Gibson Guitar Raided For Possible Lacey Act Violations . . . Again

Gibson Guitars are some of the best known instruments in the business. However, the company could soon make some interesting law as well after it was raided by federal agents investigating possible violations of the Lacey Act, the law barring the illegal trade in wildlife, fish, and plants. The company is being investigated for the allegedly unlawful importation of sawn ebony logs from India. This is the second time in two years that the company has been accused of Lacey Act violations.

In November 2009, federal agents seized guitars and fingerboard blanks that were allegedly made from illegally harvested Madagascan rosewood and ebony. Last week the agents seized several pallets of wood, electronic files and guitars. From a Reuters report the latest raid is related to a shipment of sawn ebony logs from India that was imported by Gibson illegally, violating the Lacey Act.

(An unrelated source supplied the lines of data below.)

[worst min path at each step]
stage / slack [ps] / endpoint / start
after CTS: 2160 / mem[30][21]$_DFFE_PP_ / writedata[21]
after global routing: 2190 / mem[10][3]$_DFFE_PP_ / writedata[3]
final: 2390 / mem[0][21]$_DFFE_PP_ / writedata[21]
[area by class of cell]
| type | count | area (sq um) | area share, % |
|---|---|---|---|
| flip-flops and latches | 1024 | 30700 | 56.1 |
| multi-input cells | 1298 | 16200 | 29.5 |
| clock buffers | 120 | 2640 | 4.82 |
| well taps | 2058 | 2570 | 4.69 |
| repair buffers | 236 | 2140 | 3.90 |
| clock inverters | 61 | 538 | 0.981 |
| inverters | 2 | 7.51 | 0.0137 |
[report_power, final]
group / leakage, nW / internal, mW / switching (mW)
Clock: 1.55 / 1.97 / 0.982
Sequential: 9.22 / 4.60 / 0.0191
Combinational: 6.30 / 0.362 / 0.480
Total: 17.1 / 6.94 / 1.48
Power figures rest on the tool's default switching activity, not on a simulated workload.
<file path="design.v">
module sort_pipe #(
parameter DATA_WIDTH='d8
)(
input 				          clk,
input 				          rst_n,
input 					      client_val,
input [(8*DATA_WIDTH)-1:0]    client_data,
output reg                    client_rdy,
input 				          sort_rdy,
output reg                    sort_val,
output reg [8*DATA_WIDTH-1:0]   sort_data
);
reg [DATA_WIDTH-1 : 0] D0;
reg [DATA_WIDTH-1 : 0] D1;
reg [DATA_WIDTH-1 : 0] D2;
reg [DATA_WIDTH-1 : 0] D3;
reg [DATA_WIDTH-1 : 0] D4;
reg [DATA_WIDTH-1 : 0] D5;
reg [DATA_WIDTH-1 : 0] D6;
reg [DATA_WIDTH-1 : 0] D7;
reg [DATA_WIDTH-1:0] P0_C0_MAX;
reg [DATA_WIDTH-1:0] P0_C0_MIN;
reg [DATA_WIDTH-1:0] P0_C1_MIN;
reg [DATA_WIDTH-1:0] P0_C1_MAX;
reg [DATA_WIDTH-1:0] P0_C2_MAX;
reg [DATA_WIDTH-1:0] P0_C2_MIN;
reg [DATA_WIDTH-1:0] P0_C3_MIN;
reg [DATA_WIDTH-1:0] P0_C3_MAX;
reg [DATA_WIDTH-1:0] P1_C0_MAX;
reg [DATA_WIDTH-1:0] P1_C0_MIN;
reg [DATA_WIDTH-1:0] P1_C1_MIN;
reg [DATA_WIDTH-1:0] P1_C1_MAX;
reg [DATA_WIDTH-1:0] P1_C2_MAX;
reg [DATA_WIDTH-1:0] P1_C2_MIN;
reg [DATA_WIDTH-1:0] P1_C3_MIN;
reg [DATA_WIDTH-1:0] P1_C3_MAX;
reg [DATA_WIDTH-1:0] P2_C0_MIN;
reg [DATA_WIDTH-1:0] P2_C0_MAX;
reg [DATA_WIDTH-1:0] P2_C1_MIN;
reg [DATA_WIDTH-1:0] P2_C1_MAX;
reg [DATA_WIDTH-1:0] P3_C0_MIN;
reg [DATA_WIDTH-1:0] P3_C0_MAX;
reg [DATA_WIDTH-1:0] P3_C1_MIN;
reg [DATA_WIDTH-1:0] P3_C1_MAX;
reg [DATA_WIDTH-1:0] P3_C2_MIN;
reg [DATA_WIDTH-1:0] P3_C2_MAX;
reg [DATA_WIDTH-1:0] P3_C3_MIN;
reg [DATA_WIDTH-1:0] P3_C3_MAX;
reg [DATA_WIDTH-1:0] P4_C0_MIN;
reg [DATA_WIDTH-1:0] P4_C0_MAX;
reg [DATA_WIDTH-1:0] P4_C1_MAX;
reg [DATA_WIDTH-1:0] P4_C1_MIN;
reg [DATA_WIDTH-1:0] P4_C2_MIN;
reg [DATA_WIDTH-1:0] P4_C2_MAX;
reg [DATA_WIDTH-1:0] P4_C3_MAX;
reg [DATA_WIDTH-1:0] P4_C3_MIN;
reg [DATA_WIDTH-1:0] P5_C0_MIN;
reg [DATA_WIDTH-1:0] P5_C0_MAX;
reg [DATA_WIDTH-1:0] P5_C1_MAX;
reg [DATA_WIDTH-1:0] P5_C1_MIN;
reg [DATA_WIDTH-1:0] P5_C2_MIN;
reg [DATA_WIDTH-1:0] P5_C2_MAX;
reg [DATA_WIDTH-1:0] P5_C3_MAX;
reg [DATA_WIDTH-1:0] P5_C3_MIN;
always @(posedge clk or negedge rst_n) begin
if(~rst_n) D0 <= 'b0;
else if(sort_rdy) D0 <= client_data[DATA_WIDTH-1 : 0];
end
always @(posedge clk or negedge rst_n) begin
if(~rst_n) D1 <= 'b0;
else if(sort_rdy) D1 <=client_data[(2*DATA_WIDTH)-1 : DATA_WIDTH]; 
end
always @(posedge clk or negedge rst_n) begin
if(~rst_n) D2 <= 'b0;
else if(sort_rdy) D2 <=client_data[(3*DATA_WIDTH)-1 :(2*DATA_WIDTH)];
end 
always @(posedge clk or negedge rst_n) begin
if(~rst_n) D3 <= 'b0;
else if(sort_rdy) D3 <=client_data[(4*DATA_WIDTH)-1 :(3*DATA_WIDTH)];
end 
always @(posedge clk or negedge rst_n) begin
if(~rst_n) D4 <= 'b0;
else if(sort_rdy) D4 <=client_data[(5*DATA_WIDTH)-1 :(4*DATA_WIDTH)];
end 
always @(posedge clk or negedge rst_n) begin
if(~rst_n) D5 <= 'b0;
else if(sort_rdy) D5 <=client_data[(6*DATA_WIDTH)-1 :(5*DATA_WIDTH)];
end 
always @(posedge clk or negedge rst_n) begin
if(~rst_n) D6 <= 'b0;
else if(sort_rdy) D6 <=client_data[(7*DATA_WIDTH)-1 :(6*DATA_WIDTH)];
end 
always @(posedge clk or negedge rst_n) begin
if(~rst_n) D7 <= 'b0;
else if(sort_rdy) D7 <=client_data[(8*DATA_WIDTH)-1 :(7*DATA_WIDTH)]; 
end 
always @(posedge clk or negedge rst_n) begin
	if(~rst_n) P0_C0_MIN <= 'b0;
	else if (D0 < D1) begin
		P0_C0_MIN <= D0;
	end
	else P0_C0_MIN <= D1;
end
always @(posedge clk or negedge rst_n) begin
	if(~rst_n) P0_C0_MAX <= 'b0;
	else if (D0 > D1) begin
		P0_C0_MAX <= D0;
	end
	else P0_C0_MAX <= D1;
end
always @(posedge clk or negedge rst_n) begin
	if(~rst_n) P0_C1_MIN <= 'b0;
	else if (D2 < D3) begin
		P0_C1_MIN <= D2;
	end
	else P0_C1_MIN <= D3;
end
always @(posedge clk or negedge rst_n) begin
	if(~rst_n) P0_C1_MAX <= 'b0;
	else if (D2 > D3) begin
		P0_C1_MAX <= D2;
	end
	else P0_C1_MAX <= D3;
end
always @(posedge clk or negedge rst_n) begin
	if(~rst_n) P0_C2_MIN <= 'b0;
	else if (D4 < D5) begin
		P0_C2_MIN <= D4;
	end
	else P0_C2_MIN <= D5;
end
always @(posedge clk or negedge rst_n) begin
	if(~rst_n) P0_C2_MAX <= 'b0;
	else if (D4 > D5) begin
		P0_C2_MAX <= D4;
	end
	else P0_C2_MAX <= D5;
end
always @(posedge clk or negedge rst_n) begin
	if(~rst_n) P0_C3_MIN <= 'b0;
	else if (D6 < D7) begin
		P0_C3_MIN <= D6;
	end
	else P0_C3_MIN <= D7;
end
always @(posedge clk or negedge rst_n) begin
	if(~rst_n) P0_C3_MAX <= 'b0;
	else if (D6 > D7) begin
		P0_C3_MAX <= D6;
	end
	else P0_C3_MAX <= D7;
end
always @(posedge clk or negedge rst_n) begin
if(~rst_n) P1_C0_MIN <= 'b0;
	else if (P0_C0_MIN < P0_C1_MIN) begin
		P1_C0_MIN <=P0_C0_MIN;
	end
	else P1_C0_MIN <= P0_C1_MIN;
end
always @(posedge clk or negedge rst_n) begin
if(~rst_n) P1_C0_MAX <= 'b0;
	else if (P0_C0_MIN >P0_C1_MIN) begin
		P1_C0_MAX <=P0_C0_MIN;
	end
	else P1_C0_MAX <= P0_C1_MIN;
end
always @(posedge clk or negedge rst_n) begin
if(~rst_n) P1_C1_MIN <= 'b0;
	else if (P0_C0_MAX < P0_C1_MAX) begin
		P1_C1_MIN <=P0_C0_MAX;
	end
	else P1_C1_MIN <= P0_C1_MAX;
end
always @(posedge clk or negedge rst_n) begin
if(~rst_n) P1_C1_MAX <= 'b0;
	else if (P0_C0_MAX >P0_C1_MAX) begin
		P1_C1_MAX <=P0_C0_MAX;
	end
	else P1_C1_MAX <= P0_C1_MAX;
end
always @(posedge clk or negedge rst_n) begin
if(~rst_n) P1_C2_MIN <= 'b0;
	else if (P0_C2_MIN < P0_C3_MIN) begin
		P1_C2_MIN <=P0_C2_MIN;
	end
	else P1_C2_MIN <= P0_C3_MIN;
end
always @(posedge clk or negedge rst_n) begin
if(~rst_n) P1_C2_MAX <= 'b0;
	else if (P0_C2_MIN >P0_C3_MIN) begin
		P1_C2_MAX <=P0_C2_MIN;
end
	else P1_C2_MAX <= P0_C3_MIN;
end
always @(posedge clk or negedge rst_n) begin
if(~rst_n) P1_C3_MIN <= 'b0;
	else if (P0_C2_MAX < P0_C3_MAX) begin
		P1_C3_MIN <=P0_C2_MAX;
	end
	else P1_C3_MIN <= P0_C3_MAX;
end
always @(posedge clk or negedge rst_n) begin
if(~rst_n) P1_C3_MAX <= 'b0;
	else if (P0_C2_MAX >P0_C3_MAX) begin
		P1_C3_MAX <=P0_C2_MAX;
	end
	else P1_C3_MAX <= P0_C3_MAX;
end
always @(posedge clk or negedge rst_n) begin
if(~rst_n) P2_C0_MIN <= 'b0;
else if(P1_C0_MAX<P1_C1_MIN)begin
       P2_C0_MIN<=P1_C0_MAX;
end
	 else P2_C0_MIN<=P1_C1_MIN;
	end
always @(posedge clk or negedge rst_n) begin  
if(~rst_n) P2_C0_MAX <= 'b0;
else if(P1_C0_MAX>P1_C1_MIN) begin
     P2_C0_MAX<=P1_C0_MAX;
	 end
	 else P2_C0_MAX<=P1_C1_MIN;
	 end
always @(posedge clk or negedge rst_n) begin
if(~rst_n) P2_C1_MIN <= 'b0;
else if(P1_C2_MAX<P1_C3_MIN)begin
     P2_C1_MIN<=P1_C2_MAX;
	 end
	 else P2_C1_MIN<=P1_C3_MIN;
	 end
always @(posedge clk or negedge rst_n) begin  
if(~rst_n) P2_C1_MAX <= 'b0;
else if(P1_C2_MAX>P1_C3_MIN)begin
     P2_C1_MAX<=P1_C2_MAX;
	 end
	 else P2_C1_MAX<=P1_C3_MIN;
	 end
always @(posedge clk or negedge rst_n) begin
if(~rst_n) P3_C0_MIN <= 'b0;
else if(P1_C0_MIN<P1_C2_MIN)begin
     P3_C0_MIN<=P1_C0_MIN;
	 end
	 else P3_C0_MIN<=P1_C2_MIN;
end
always @(posedge clk or negedge rst_n) begin
if(~rst_n) P3_C2_MIN <= 'b0;
else if(P1_C0_MIN<P1_C2_MIN)begin
     P3_C2_MIN<=P1_C2_MIN;
	 end
	 else P3_C2_MIN<=P1_C0_MIN;
end
always @(posedge clk or negedge rst_n) begin
if(~rst_n) P3_C0_MAX <= 'b0;
else if(P2_C0_MIN<P2_C1_MIN)begin
     P3_C0_MAX<=P2_C0_MIN;
	 end
	 else P3_C0_MAX<=P2_C1_MIN;
	 end
always @(posedge clk or negedge rst_n) begin
if(~rst_n) P3_C2_MAX <= 'b0;
else if(P2_C0_MIN<P2_C1_MIN)begin
     P3_C2_MAX<=P2_C1_MIN;
	 end
	 else P3_C2_MAX<=P2_C0_MIN;
 end
 always @(posedge clk or negedge rst_n) begin
 if(~rst_n)P3_C1_MIN<='b0;
 else if(P2_C0_MAX<P2_C1_MAX)begin
  P3_C1_MIN<=P2_C0_MAX;
  end
  else P3_C1_MIN<=P2_C1_MAX;
  end
   always @(posedge clk or negedge rst_n) begin
 if(~rst_n)P3_C3_MIN<='b0;
 else if(P2_C0_MAX<P2_C1_MAX)begin
  P3_C3_MIN<=P2_C1_MAX;
  end
  else P3_C3_MIN<=P2_C0_MAX;
  end
  always @(posedge clk or negedge rst_n) begin
 if(~rst_n)P3_C1_MAX<='b0;
 else if(P1_C1_MAX<P1_C3_MAX)begin
  P3_C1_MAX<=P1_C1_MAX;
  end
  else P3_C1_MAX<=P1_C3_MAX;
  end
   always @(posedge clk or negedge rst_n) begin
 if(~rst_n)P3_C3_MAX<='b0;
 else if(P1_C1_MAX<P1_C3_MAX)begin
  P3_C3_MAX<=P1_C3_MAX;
  end
  else P3_C3_MAX<=P1_C1_MAX;
  end
always @(posedge clk or negedge rst_n) begin
  if(~rst_n)P4_C1_MIN<='b0;
  else if(P3_C1_MIN>P3_C2_MIN)begin
  P4_C1_MIN<=P3_C2_MIN;
  end
  else P4_C1_MIN <=P3_C1_MIN;
  end
always @(posedge clk or negedge rst_n) begin
  if(~rst_n)P4_C2_MIN<='b0;
  else if(P3_C1_MIN>P3_C2_MIN)begin
  P4_C2_MIN<=P3_C1_MIN;
  end
  else P4_C2_MIN <=P3_C2_MIN;
  end 
always @(posedge clk or negedge rst_n) begin
   if(~rst_n) P4_C1_MAX<='b0;
   else if(P3_C1_MAX<P3_C2_MAX)begin
   P4_C1_MAX<=P3_C1_MAX;
   end
   else  P4_C1_MAX<=P3_C2_MAX;
   end
always @(posedge clk or negedge rst_n) begin
   if(~rst_n)P4_C2_MAX<='b0;
   else if(P3_C1_MAX<P3_C2_MAX)begin
   P4_C2_MAX<=P3_C2_MAX;
   end
   else P4_C2_MAX<=P3_C1_MAX;
   end
always @(posedge clk or negedge rst_n) begin
   if(~rst_n)P5_C0_MAX<='b0;
   else if(P3_C0_MAX>P4_C1_MIN)begin
   P5_C0_MAX<=P4_C1_MIN;
   end
   else P5_C0_MAX<=P3_C0_MAX;
   end
always @(posedge clk or negedge rst_n) begin
   if(~rst_n)P5_C1_MIN<='b0;
   else if(P3_C0_MAX>P4_C1_MIN)begin
   P5_C1_MIN<=P3_C0_MAX;
   end
   else  P5_C1_MIN<=P4_C1_MIN;
end
always @(posedge clk or negedge rst_n) begin
   if(~rst_n)P5_C1_MAX<='b0;
   else if(P4_C1_MAX>P4_C2_MIN)begin
   P5_C1_MAX<=P4_C2_MIN;
   end
   else  P5_C1_MAX<=P4_C1_MAX;
end
always @(posedge clk or negedge rst_n) begin
   if(~rst_n)P5_C2_MIN<='b0;
   else if(P4_C1_MAX>P4_C2_MIN)begin
   P5_C2_MIN<=P4_C1_MAX;
   end
   else P5_C2_MIN<=P4_C2_MIN;
   end
always @(posedge clk or negedge rst_n) begin
   if(~rst_n)P5_C2_MAX<='b0;
   else if(P4_C2_MAX>P3_C3_MIN)begin
   	P5_C2_MAX<=P3_C3_MIN;
   end
   else  P5_C2_MAX<=P4_C2_MAX;
end
always @(posedge clk or negedge rst_n) begin
   if(~rst_n)P5_C3_MIN<='b0;
   else if(P4_C2_MAX>P3_C3_MIN)begin
   P5_C3_MIN<=P4_C2_MAX;
   end
   else P5_C3_MIN<=P3_C3_MIN;
   end
 always @(posedge clk or negedge rst_n) begin
	 if(~rst_n)sort_data<=64'b0;
	 else
     sort_data={P3_C0_MIN,P5_C0_MAX,P5_C1_MIN,P5_C1_MAX,P5_C2_MIN,P5_C2_MAX,P5_C3_MIN,P3_C3_MAX};
	 end
   endmodule
</file>
<file path="run.sh">
#!/bin/bash
# OpenROAD 26Q1-2900-gdf79404cd8, Yosys 0.63+post, stock flow scripts
make -C /OpenROAD-flow-scripts/flow DESIGN_CONFIG=/design/flow/config.mk WORK_HOME=/design/flow/orfs finish
</file>
<file path="config.mk">
export PLATFORM = sky130hd
export DESIGN_NAME = sort_pipe
export DESIGN_NICKNAME = sort_pipe
export VERILOG_FILES = /design/flow/design.v
export SDC_FILE = /design/flow/constraint.sdc
export NUM_CORES = 4
export LEC_CHECK = 1
export CORE_UTILIZATION = 40
</file>
<file path="constraint.sdc">
current_design sort_pipe

set clk_period 3.8
set clk_io_pct 0.2

create_clock -name clk0 -period $clk_period [get_ports {clk}]

set non_clock_inputs [all_inputs -no_clocks]
set_input_delay [expr $clk_period * $clk_io_pct] -clock clk0 $non_clock_inputs
set_output_delay [expr $clk_period * $clk_io_pct] -clock clk0 [all_outputs]
</file>
==> job_summary.md <==
### Flow metrics

| Metric | Value |
|---|---|
| Status | completed |
| Top Family by Delay on Critical Path | AND-OR/OR-AND gates |
| Slew HR | 46.5% |
| Worst-Margin Slew | approximately 0.8 ns |
| Total Routing Usage GR | 15.7% |
| Vias in the first global route | ~11,000 |
| Final core occ | 48.1% |
| DRT iter0 DRCs | 379 |
| Layout cells sized above 1 | 29.8% |
| Final setup vio count | 0 |
| Sw frac | between 30% and 40% |
| RSZ-0062 raised after global routing | no |
| Num CTS Buffers | ~46 |
| Avg Synthesized Cell Area | 14.2 sq um |
| Initial antenna violation count | 1 |
| Final Non-Filler Cells | 2,174 |
| Largest net degree at the start of global routing | 143 |
| Critical path, cell by cell | inv_1 > ha_1 > nor2b_1 > o21ai_0 > a21boi_1 > o31ai_4 > mux2_2 |
| Detailed Routing Iterations Pass 1 | 21 |
| HP Class | input port to async pin |
| Vias | about 11,000 |
| Flop pwr share | 37.2% |
| YS warnings | 3 |
| Worst-path clk slew | around 0.06 ns |
| IO Count | 134 |
| Dpl ws | 1.44 ns |
| Die area | 49,100 sq um |
| Worst-path fanout max | 16 |
| Min Tclk post-route | ~2.4 ns |
| Clock Path Buffers | 3 |
| Share of the clock period used by the worst path | around 62% |
| Slowest cell on the critical path | o31ai_4 |
| Final Power | 21.2 mW |
| Core box area | 47,600 sq um |
| Routability cong. | 0.892 |
| FF-to-FF End | P4_C2_MIN[7]$_DFF_PN0_ |
| Final Max Tran Viols | 0 |
| Setup ws final | 1.43 ns |
| First-pass GRT wire length | 58,500 um |
| Seq. cell area | about 11,000 sq um |
| CTS sink cnt | 432 |
| OpenROAD warning count | 28 |
| Clock latency (worst-skew pair) | between 0.5 and 0.6 ns |
| DRT antenna net count | 0 |
| Worst R2R Path Depth | 7 |
| Largest stage delay on the critical path | 0.66 ns |
| CTS resizes | 0 |
| Die Height | 222 um |
| CTS Hold Buffers Added | 0 |
| FF-to-FF Start | P3_C2_MIN[1]$_DFF_PN0_ |
| Detail Placement HPWL | approximately 26,000 um |
| P per Cell Area | 925 nW/um^2 |
| DP Area | between 20,000 and 25,000 sq um |
| Setup crit start kind | register |
| Bufs and invs on worst path | 1 |
| Inst Count DP | about 2,100 |
| Crit path DAT | 2.81 ns |
| Core Util at FP | 40.5% |
| Setup bufs post-CTS | 0 |
| DRC | 0 |
| Max reg flops | 64 |
| IO buf count | 130 |
| Gr ovfl total | 0 |
| Row cnt | roughly 80 |
| Logic area | 7770 sq um |
| Yosys cell types | 34 |
| Post-Syn Area | 19,300 sq um |
| Synth Instances | 1,356 |
| Fillers | 4,121 |
| Leak | 10.5 nW |
| Final wirelength | 35,600 um |
| Crit. End Element | register |
| Max-cap violations | 0 |
| WS Path Type | register to register |
| Flops & latches, synth | roughly 430 |
| Root buffer cell | clkbuf_16 |
| Skew final | 0.0118 ns |
| Setup TNS | 0 ns |
| Seq/Total Area, Yosys | roughly 56% |
| Flop2flop setup slack | approximately 1.4 ns |
| Via density | 4.85 |
| Ys cells | 1,356 |
| Met2 GRT Util | about a quarter |
| CTS H-tree lvls | 2 |
| Yosys stat chip area | 19,300 sq um |
| Design area | 22,900 sq um |
| Grt peak-use layer | met2 |
| Worst vdd ir | between 0.4 and 0.5 mV |
| TritonCTS clock tree | built |
| Grt met3 use | 2.61% |
| Routed WL per cell | between 15 and 20 um |
| NetSw | 6.67 mW |
| Comb power frac | about two fifths |
| Chip width | 222 um |
| Minimum hold slack | 0.138 ns |
| Clock share of power | 21.5% |
| # diodes | 0 |
| Worst EP required | 4.24 ns |
| FMAX | 423 MHz |
| Top reg by flops | sort_data |
| Endpoints failing hold | 0 |
| Internal power | between 10 and 15 mW |
| Area delta synth->final | 18.7% |
| Met1 Use GR | 23.7% |
-- final cells by class --
cell class / instances / area share, %
clock buffer: 66 / 6.03
clock inverter: 17 / 0.858
inverter: 147 / 2.41
multi-input combinational: 756 / 33.9
sequential: 432 / 47.2
tap: 615 / 3.36
timing repair buffer: 141 / 6.21
-- worst register-to-register path: stages (launching register included) --
cell and delay (ns):
dfrtp_1 0.41, inv_1 0.06, ha_1 0.28, nor2b_1 0.13
o21ai_0 0.15, a21boi_1 0.11, o31ai_4 0.66, mux2_2 0.44
-- Yosys cell counts --
library cell | number | share of area [%]
nand2_1 | 38 | 0.74
mux2_1 | 10 | 0.58
buf_6 | 9 | 0.53
nor3_4 | 10 | 0.84
o211ai_1 | 8 | 0.31
dfrtp_1 | 432 | 56
o21ai_0 | 48 | 1.2
o32ai_4 | 7 | 1.0
o21a_1 | 6 | 0.23
o211ai_2 | 4 | 0.26
a211oi_1 | 13 | 0.51
o21ai_2 | 5 | 0.23
nor2b_1 | 14 | 0.45
ha_1 | 147 | 9.5
conb_1 | 1 | 0.019
nor2_1 | 18 | 0.35
a211oi_2 | 5 | 0.32
a21oi_2 | 10 | 0.45
mux2_4 | 50 | 3.9
clkbuf_1 | 8 | 0.16
a211o_1 | 6 | 0.27
a21oi_1 | 25 | 0.65
mux2_2 | 276 | 16
a21boi_1 | 3 | 0.12
buf_1 | 3 | 0.058
or2_2 | 3 | 0.097
and2_1 | 3 | 0.097
and4_1 | 3 | 0.14
o31ai_4 | 6 | 0.66
nand2b_1 | 5 | 0.16
nand4_1 | 30 | 0.97
nand3_1 | 1 | 0.026
buf_4 | 2 | 0.078
inv_1 | 147 | 2.9
-- power groups by stage --
stage / logic [mW] / registers [mW] / clock network, mW
CTS: 8.90 / 7.94 / 4.70
finish: 8.74 / 7.89 / 4.56
global route: 9.65 / 8.13 / 4.88
-- cells by family (layout without fill, tap and decap cells) --
logic type / Yosys count / after routing / share of synthesized area [%]
AOI/OAI and AO/OA: 146 / 146 / 6.26
DFF: 432 / 432 / 56.0
other: 1 / 2 / 0.0194
adders and majority gates: 147 / 147 / 9.53
muxes: 336 / 336 / 20.6
buffers and inverters: 169 / 371 / 3.68
and+or+nand+nor: 125 / 125 / 3.88
-- how the worst max path moves through the flow --
stage / start / endpoint / slack (ns) / cells after the start
CTS: P3_C2_MIN[1]$_DFF_PN0_ / P4_C2_MIN[4]$_DFF_PN0_ / 1.43 / 7
finish: P3_C2_MIN[1]$_DFF_PN0_ / P4_C2_MIN[7]$_DFF_PN0_ / 1.43 / 7
global route: P3_C2_MIN[1]$_DFF_PN0_ / P4_C2_MIN[4]$_DFF_PN0_ / 1.35 / 7
-- layer usage --
| layer | up-vias | wire length (um) | part of all wire [%] |
|---|---|---|---|
| met5 | - | 13 | 0.036 |
| met4 | 2 | 1020 | 2.9 |
| met3 | 62 | 1440 | 4.0 |
| met2 | 184 | 16900 | 47 |
| met1 | 5185 | 16300 | 46 |
| li1 | 5103 | - | - |
-- layout by cell type (no fill, tap or decap), types with 6 or more instances in the layout --
cell type and count:
o21a_1 6, ha_1 147, o32ai_4 7, clkbuf_8 9, nand2_1 38, inv_1 147, clkinv_2 9, clkbuf_1 8
mux2_1 10, o211ai_1 8, nor3_4 10, nand4_1 30, a211oi_1 13, mux2_4 50, mux2_2 276, nor2b_1 14
o31ai_4 6, buf_4 8, a21oi_1 25, clkbuf_16 49, clkdlybuf4s50_1 128, a211o_1 6, nor2_1 18, dfrtp_1 432
a21oi_2 10, o21ai_0 48
No activity file was given, so power comes from the tool's default toggle rates.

Gibson CEO Henry Juszkiewicz insists that the raid is simply because the wood was finished in the United States and is based on Indian law being enforced in the U.S. The company released a press statement saying “The Federal Department of Justice in Washington, D.C. has suggested that the use of wood from India that is not finished by Indian workers is illegal, not because of U.S. law, but because it is the Justice Department’s interpretation of a law in India.”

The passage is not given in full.